[Excerpts from a dataset]
<file path="config.mk">
export PLATFORM = sky130hd
export DESIGN_NAME = slotrx_top
export DESIGN_NICKNAME = d
export VERILOG_FILES = /design/src/rtl/slotrx_pkg.sv /design/src/rtl/slotrx_ctrl.sv /design/src/rtl/slotrx_datapath.sv /design/src/rtl/slotrx_top.sv
export SDC_FILE = /design/constraint.sdc
export NUM_CORES = 1
export LEC_CHECK = 0
export BUFFER_PORTS_ARGS = -buffer_cell sky130_fd_sc_hd__buf_4
export CAP_MARGIN = 20
export CORE_MARGIN = 2
export CORE_UTILIZATION = 45
export DETAILED_ROUTE_END_ITERATION = 6
export GPL_TIMING_DRIVEN = 0
export MAX_ROUTING_LAYER = met4
export PLACE_DENSITY = 0.64
export SETUP_SLACK_MARGIN = 0.3
export SYNTH_ARGS = -nofsm -noshare
export SYNTH_HDL_FRONTEND = slang
export SYNTH_SLANG_ARGS = --single-unit
</file>
<file path="constraint.sdc">
create_clock -name bitClk -period 6.36 [get_ports bitClk]
set_input_delay 0.636 -clock bitClk [delete_from_list [all_inputs] [get_ports bitClk]]
set_output_delay 0.636 -clock bitClk [all_outputs]
set_load 0.05 [all_outputs]
</file>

# Work instruction:
Extract every line from the one containing "export DETAILED_ROUTE_END_ITERATION = 6" through the last line of the data, inclusive, exactly as written.

# Task result:
export DETAILED_ROUTE_END_ITERATION = 6
export GPL_TIMING_DRIVEN = 0
export MAX_ROUTING_LAYER = met4
export PLACE_DENSITY = 0.64
export SETUP_SLACK_MARGIN = 0.3
export SYNTH_ARGS = -nofsm -noshare
export SYNTH_HDL_FRONTEND = slang
export SYNTH_SLANG_ARGS = --single-unit
</file>
<file path="constraint.sdc">
create_clock -name bitClk -period 6.36 [get_ports bitClk]
set_input_delay 0.636 -clock bitClk [delete_from_list [all_inputs] [get_ports bitClk]]
set_output_delay 0.636 -clock bitClk [all_outputs]
set_load 0.05 [all_outputs]
</file>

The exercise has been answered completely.